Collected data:

╭──

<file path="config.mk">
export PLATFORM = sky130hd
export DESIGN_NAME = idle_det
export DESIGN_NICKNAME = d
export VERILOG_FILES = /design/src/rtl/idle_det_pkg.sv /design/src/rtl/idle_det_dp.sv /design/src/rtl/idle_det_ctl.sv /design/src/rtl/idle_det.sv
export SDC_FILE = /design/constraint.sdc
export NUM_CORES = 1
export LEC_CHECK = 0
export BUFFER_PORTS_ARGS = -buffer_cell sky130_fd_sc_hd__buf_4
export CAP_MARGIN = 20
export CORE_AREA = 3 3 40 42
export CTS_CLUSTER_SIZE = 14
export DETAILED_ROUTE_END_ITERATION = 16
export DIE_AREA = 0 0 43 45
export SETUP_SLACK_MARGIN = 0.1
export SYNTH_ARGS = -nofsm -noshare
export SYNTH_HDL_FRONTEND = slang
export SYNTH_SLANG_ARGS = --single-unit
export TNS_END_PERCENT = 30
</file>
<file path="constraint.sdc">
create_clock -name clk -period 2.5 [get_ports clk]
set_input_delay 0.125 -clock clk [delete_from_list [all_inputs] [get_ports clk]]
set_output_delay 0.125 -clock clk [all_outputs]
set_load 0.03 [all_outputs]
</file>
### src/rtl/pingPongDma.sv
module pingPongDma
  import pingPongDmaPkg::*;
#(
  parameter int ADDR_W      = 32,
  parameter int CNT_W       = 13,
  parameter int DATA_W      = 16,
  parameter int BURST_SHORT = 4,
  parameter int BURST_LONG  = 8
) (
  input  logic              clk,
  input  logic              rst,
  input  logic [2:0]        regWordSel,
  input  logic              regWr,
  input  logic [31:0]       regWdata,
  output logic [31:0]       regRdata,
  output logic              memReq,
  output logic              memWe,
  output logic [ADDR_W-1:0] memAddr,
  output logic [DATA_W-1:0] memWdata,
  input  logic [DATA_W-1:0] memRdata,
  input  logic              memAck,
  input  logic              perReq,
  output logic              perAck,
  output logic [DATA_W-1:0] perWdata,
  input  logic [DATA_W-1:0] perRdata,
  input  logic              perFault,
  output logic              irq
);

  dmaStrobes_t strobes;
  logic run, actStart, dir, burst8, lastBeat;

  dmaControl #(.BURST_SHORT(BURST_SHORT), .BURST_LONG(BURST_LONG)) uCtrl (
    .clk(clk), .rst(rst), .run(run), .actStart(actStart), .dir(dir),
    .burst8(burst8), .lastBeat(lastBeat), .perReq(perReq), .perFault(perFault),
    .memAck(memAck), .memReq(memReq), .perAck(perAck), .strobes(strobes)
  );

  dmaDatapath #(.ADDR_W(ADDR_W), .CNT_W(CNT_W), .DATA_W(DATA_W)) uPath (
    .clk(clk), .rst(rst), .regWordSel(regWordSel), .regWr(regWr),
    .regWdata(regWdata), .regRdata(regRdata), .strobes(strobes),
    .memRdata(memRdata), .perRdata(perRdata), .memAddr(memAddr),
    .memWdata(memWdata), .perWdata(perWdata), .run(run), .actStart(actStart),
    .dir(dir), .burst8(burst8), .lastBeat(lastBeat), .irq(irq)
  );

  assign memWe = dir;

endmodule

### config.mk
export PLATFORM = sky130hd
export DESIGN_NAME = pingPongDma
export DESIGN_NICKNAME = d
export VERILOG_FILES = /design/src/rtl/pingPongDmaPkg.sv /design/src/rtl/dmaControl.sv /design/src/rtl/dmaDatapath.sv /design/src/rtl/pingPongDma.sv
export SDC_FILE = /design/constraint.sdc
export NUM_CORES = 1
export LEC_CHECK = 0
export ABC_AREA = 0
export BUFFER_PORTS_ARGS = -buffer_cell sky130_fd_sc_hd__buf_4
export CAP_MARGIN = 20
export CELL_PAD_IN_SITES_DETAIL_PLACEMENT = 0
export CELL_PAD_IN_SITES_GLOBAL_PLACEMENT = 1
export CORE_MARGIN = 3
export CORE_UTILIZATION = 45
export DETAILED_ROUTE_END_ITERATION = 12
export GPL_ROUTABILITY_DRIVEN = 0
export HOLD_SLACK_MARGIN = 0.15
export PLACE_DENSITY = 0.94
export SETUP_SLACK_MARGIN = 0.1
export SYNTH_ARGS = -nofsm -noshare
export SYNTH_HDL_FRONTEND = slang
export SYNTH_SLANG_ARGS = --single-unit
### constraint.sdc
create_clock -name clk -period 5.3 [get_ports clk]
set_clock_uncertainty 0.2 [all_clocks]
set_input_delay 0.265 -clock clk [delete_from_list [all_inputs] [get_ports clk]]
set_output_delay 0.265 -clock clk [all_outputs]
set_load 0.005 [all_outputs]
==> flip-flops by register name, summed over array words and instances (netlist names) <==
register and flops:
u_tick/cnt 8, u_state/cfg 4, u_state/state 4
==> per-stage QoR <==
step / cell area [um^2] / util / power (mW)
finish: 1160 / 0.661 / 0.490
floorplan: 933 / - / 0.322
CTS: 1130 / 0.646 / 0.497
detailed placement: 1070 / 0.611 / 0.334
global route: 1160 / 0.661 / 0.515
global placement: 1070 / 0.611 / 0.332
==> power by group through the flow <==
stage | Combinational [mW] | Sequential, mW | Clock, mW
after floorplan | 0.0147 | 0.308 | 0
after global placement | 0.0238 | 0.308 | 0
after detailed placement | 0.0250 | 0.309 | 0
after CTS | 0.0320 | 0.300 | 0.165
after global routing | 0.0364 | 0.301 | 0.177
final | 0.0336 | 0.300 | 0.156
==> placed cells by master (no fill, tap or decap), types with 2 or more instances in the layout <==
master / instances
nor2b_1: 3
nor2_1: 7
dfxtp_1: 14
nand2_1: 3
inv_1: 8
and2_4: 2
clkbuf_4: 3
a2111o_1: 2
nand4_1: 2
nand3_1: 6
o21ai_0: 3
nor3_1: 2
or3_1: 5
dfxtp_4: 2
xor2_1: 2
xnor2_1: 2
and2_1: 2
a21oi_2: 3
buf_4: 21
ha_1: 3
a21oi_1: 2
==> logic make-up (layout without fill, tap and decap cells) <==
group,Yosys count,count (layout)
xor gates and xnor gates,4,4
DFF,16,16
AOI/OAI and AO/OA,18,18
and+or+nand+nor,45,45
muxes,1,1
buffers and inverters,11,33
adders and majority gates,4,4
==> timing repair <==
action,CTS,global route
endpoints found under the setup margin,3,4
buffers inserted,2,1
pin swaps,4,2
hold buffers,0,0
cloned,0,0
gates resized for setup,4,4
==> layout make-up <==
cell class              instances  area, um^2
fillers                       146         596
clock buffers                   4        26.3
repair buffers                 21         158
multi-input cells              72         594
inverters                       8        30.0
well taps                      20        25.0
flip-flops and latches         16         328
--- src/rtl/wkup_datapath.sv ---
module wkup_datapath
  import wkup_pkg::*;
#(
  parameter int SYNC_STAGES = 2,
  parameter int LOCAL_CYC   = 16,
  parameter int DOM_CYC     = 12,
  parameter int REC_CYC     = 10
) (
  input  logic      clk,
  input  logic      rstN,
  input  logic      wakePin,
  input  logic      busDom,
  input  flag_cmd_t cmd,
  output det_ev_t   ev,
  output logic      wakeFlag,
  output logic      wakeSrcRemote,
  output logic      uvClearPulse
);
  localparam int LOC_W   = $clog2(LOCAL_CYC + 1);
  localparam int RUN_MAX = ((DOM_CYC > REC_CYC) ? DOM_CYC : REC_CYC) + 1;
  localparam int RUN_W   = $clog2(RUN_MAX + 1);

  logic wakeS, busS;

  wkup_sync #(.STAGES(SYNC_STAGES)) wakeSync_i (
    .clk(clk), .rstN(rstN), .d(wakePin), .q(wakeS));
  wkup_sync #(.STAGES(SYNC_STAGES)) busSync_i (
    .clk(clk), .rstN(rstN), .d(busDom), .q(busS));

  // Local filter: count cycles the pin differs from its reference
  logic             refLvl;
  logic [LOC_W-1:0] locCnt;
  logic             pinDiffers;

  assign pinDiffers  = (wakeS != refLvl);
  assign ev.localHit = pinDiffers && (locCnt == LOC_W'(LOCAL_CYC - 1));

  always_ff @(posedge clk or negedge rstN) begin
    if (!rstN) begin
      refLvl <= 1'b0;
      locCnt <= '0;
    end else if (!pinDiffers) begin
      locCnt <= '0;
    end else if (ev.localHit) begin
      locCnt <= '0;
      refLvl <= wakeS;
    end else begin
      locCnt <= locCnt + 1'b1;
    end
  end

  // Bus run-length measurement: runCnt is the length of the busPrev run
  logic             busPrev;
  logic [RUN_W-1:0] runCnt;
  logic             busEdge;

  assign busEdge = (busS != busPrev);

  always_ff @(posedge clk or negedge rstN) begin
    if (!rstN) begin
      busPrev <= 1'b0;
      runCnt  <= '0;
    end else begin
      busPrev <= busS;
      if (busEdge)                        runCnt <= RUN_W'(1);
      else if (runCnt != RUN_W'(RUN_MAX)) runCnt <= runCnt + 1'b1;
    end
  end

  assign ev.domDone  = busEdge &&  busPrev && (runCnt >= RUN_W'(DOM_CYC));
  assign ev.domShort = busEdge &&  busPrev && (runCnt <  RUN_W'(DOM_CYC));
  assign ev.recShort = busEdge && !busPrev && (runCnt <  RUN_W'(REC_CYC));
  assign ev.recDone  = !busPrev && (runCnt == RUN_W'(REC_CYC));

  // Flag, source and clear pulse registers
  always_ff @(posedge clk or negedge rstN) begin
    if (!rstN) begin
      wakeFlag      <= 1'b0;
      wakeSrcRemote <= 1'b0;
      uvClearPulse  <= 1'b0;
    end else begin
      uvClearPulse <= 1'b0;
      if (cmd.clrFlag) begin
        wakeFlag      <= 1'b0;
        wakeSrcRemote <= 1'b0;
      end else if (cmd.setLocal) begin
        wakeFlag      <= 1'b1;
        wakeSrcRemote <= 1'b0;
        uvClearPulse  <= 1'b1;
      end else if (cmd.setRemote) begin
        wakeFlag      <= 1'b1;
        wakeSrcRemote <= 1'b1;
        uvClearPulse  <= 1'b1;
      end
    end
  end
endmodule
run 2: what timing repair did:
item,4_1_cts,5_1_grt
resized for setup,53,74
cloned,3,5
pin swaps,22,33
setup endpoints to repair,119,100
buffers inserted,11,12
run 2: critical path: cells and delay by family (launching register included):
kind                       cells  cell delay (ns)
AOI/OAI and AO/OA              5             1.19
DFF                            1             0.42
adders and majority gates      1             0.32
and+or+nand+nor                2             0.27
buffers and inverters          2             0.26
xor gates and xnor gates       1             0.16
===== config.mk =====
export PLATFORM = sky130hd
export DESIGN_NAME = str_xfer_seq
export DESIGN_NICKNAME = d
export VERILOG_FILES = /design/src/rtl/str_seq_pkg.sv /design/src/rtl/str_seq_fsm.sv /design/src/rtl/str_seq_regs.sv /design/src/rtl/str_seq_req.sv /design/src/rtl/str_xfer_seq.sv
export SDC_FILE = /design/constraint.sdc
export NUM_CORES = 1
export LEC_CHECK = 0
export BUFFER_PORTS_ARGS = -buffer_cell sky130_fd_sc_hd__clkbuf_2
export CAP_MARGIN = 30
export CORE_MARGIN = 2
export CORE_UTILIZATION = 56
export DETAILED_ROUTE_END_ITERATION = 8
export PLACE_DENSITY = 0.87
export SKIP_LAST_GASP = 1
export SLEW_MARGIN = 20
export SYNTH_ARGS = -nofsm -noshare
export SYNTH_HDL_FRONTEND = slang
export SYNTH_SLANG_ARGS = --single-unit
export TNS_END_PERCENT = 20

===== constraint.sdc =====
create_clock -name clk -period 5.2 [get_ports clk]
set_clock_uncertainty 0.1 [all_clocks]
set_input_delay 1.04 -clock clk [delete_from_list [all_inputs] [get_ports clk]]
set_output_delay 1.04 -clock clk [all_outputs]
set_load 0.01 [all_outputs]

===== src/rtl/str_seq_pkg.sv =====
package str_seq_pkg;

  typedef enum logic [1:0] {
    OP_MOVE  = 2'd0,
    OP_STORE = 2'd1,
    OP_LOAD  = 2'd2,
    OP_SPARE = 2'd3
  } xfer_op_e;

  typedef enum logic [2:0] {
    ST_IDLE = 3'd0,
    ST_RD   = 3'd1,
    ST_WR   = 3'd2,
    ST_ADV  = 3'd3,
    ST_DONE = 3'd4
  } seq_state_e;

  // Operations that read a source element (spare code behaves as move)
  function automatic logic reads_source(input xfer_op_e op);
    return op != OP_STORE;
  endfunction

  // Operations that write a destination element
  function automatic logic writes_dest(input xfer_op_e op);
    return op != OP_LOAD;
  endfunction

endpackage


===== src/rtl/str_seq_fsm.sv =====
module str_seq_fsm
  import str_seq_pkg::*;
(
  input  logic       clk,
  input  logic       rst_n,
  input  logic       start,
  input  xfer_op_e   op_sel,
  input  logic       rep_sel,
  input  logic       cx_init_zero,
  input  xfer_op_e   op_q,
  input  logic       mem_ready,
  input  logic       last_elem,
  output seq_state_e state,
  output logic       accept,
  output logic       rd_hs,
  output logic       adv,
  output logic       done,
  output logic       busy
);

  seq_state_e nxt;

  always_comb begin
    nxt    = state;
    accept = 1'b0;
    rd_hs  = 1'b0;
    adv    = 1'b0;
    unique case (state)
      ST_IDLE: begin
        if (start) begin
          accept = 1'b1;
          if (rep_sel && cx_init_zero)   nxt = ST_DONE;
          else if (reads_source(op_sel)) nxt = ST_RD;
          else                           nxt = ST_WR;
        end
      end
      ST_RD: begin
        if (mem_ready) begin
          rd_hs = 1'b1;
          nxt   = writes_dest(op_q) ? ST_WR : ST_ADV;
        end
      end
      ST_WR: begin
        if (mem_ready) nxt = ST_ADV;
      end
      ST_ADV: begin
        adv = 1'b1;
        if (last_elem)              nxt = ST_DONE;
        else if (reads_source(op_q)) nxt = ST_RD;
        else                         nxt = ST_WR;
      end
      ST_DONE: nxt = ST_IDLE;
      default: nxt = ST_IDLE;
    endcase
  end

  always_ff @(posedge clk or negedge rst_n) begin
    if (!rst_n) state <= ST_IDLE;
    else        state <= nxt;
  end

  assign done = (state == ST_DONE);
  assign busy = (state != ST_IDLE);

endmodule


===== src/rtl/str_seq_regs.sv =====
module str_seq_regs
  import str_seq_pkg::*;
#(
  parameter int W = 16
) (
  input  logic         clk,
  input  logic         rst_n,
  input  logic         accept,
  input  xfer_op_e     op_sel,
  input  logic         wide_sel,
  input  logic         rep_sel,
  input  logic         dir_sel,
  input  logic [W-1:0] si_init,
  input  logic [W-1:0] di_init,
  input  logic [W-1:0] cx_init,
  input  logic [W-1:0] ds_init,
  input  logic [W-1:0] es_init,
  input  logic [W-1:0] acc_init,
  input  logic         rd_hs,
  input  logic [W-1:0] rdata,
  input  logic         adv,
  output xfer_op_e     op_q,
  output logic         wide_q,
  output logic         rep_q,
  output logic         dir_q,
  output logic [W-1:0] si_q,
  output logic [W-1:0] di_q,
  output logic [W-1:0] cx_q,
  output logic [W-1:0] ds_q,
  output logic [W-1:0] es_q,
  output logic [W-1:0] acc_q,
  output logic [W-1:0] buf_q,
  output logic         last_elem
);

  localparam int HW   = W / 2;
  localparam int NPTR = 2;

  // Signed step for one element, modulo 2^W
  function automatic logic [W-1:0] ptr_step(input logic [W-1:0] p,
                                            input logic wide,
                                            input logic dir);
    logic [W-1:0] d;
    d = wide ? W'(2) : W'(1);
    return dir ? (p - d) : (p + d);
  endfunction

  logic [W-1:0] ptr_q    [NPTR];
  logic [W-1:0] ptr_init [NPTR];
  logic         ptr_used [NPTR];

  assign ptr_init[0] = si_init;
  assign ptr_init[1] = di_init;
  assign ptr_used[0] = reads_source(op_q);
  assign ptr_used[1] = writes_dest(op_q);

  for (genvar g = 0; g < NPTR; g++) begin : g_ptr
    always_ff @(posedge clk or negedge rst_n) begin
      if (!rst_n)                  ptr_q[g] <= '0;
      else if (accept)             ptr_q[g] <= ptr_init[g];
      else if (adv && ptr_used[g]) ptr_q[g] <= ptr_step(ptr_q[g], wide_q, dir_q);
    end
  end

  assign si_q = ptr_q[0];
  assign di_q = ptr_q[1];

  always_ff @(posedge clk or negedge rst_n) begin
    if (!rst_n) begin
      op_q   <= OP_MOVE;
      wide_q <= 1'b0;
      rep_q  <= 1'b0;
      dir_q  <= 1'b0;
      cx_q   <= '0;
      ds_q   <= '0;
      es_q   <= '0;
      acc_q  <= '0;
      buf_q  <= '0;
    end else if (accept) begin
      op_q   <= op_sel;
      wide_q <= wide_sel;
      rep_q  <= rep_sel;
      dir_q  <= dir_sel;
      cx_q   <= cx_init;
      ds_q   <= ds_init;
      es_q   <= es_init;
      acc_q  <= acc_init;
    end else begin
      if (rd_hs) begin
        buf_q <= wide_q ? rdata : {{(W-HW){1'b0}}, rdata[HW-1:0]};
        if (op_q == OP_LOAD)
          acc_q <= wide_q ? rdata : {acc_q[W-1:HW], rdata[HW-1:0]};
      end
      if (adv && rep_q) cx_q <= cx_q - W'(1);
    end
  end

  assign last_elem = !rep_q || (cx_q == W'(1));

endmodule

╰──

> _WORK ORDER_
Your answer should consist solely of the lines above from the line with "flip-flops by register" to the line with "global placement: 1070 / 0.611 / 0.332", both included, reproduced exactly.

> _OUTPUT OF THE TASK_
==> flip-flops by register name, summed over array words and instances (netlist names) <==
register and flops:
u_tick/cnt 8, u_state/cfg 4, u_state/state 4
==> per-stage QoR <==
step / cell area [um^2] / util / power (mW)
finish: 1160 / 0.661 / 0.490
floorplan: 933 / - / 0.322
CTS: 1130 / 0.646 / 0.497
detailed placement: 1070 / 0.611 / 0.334
global route: 1160 / 0.661 / 0.515
global placement: 1070 / 0.611 / 0.332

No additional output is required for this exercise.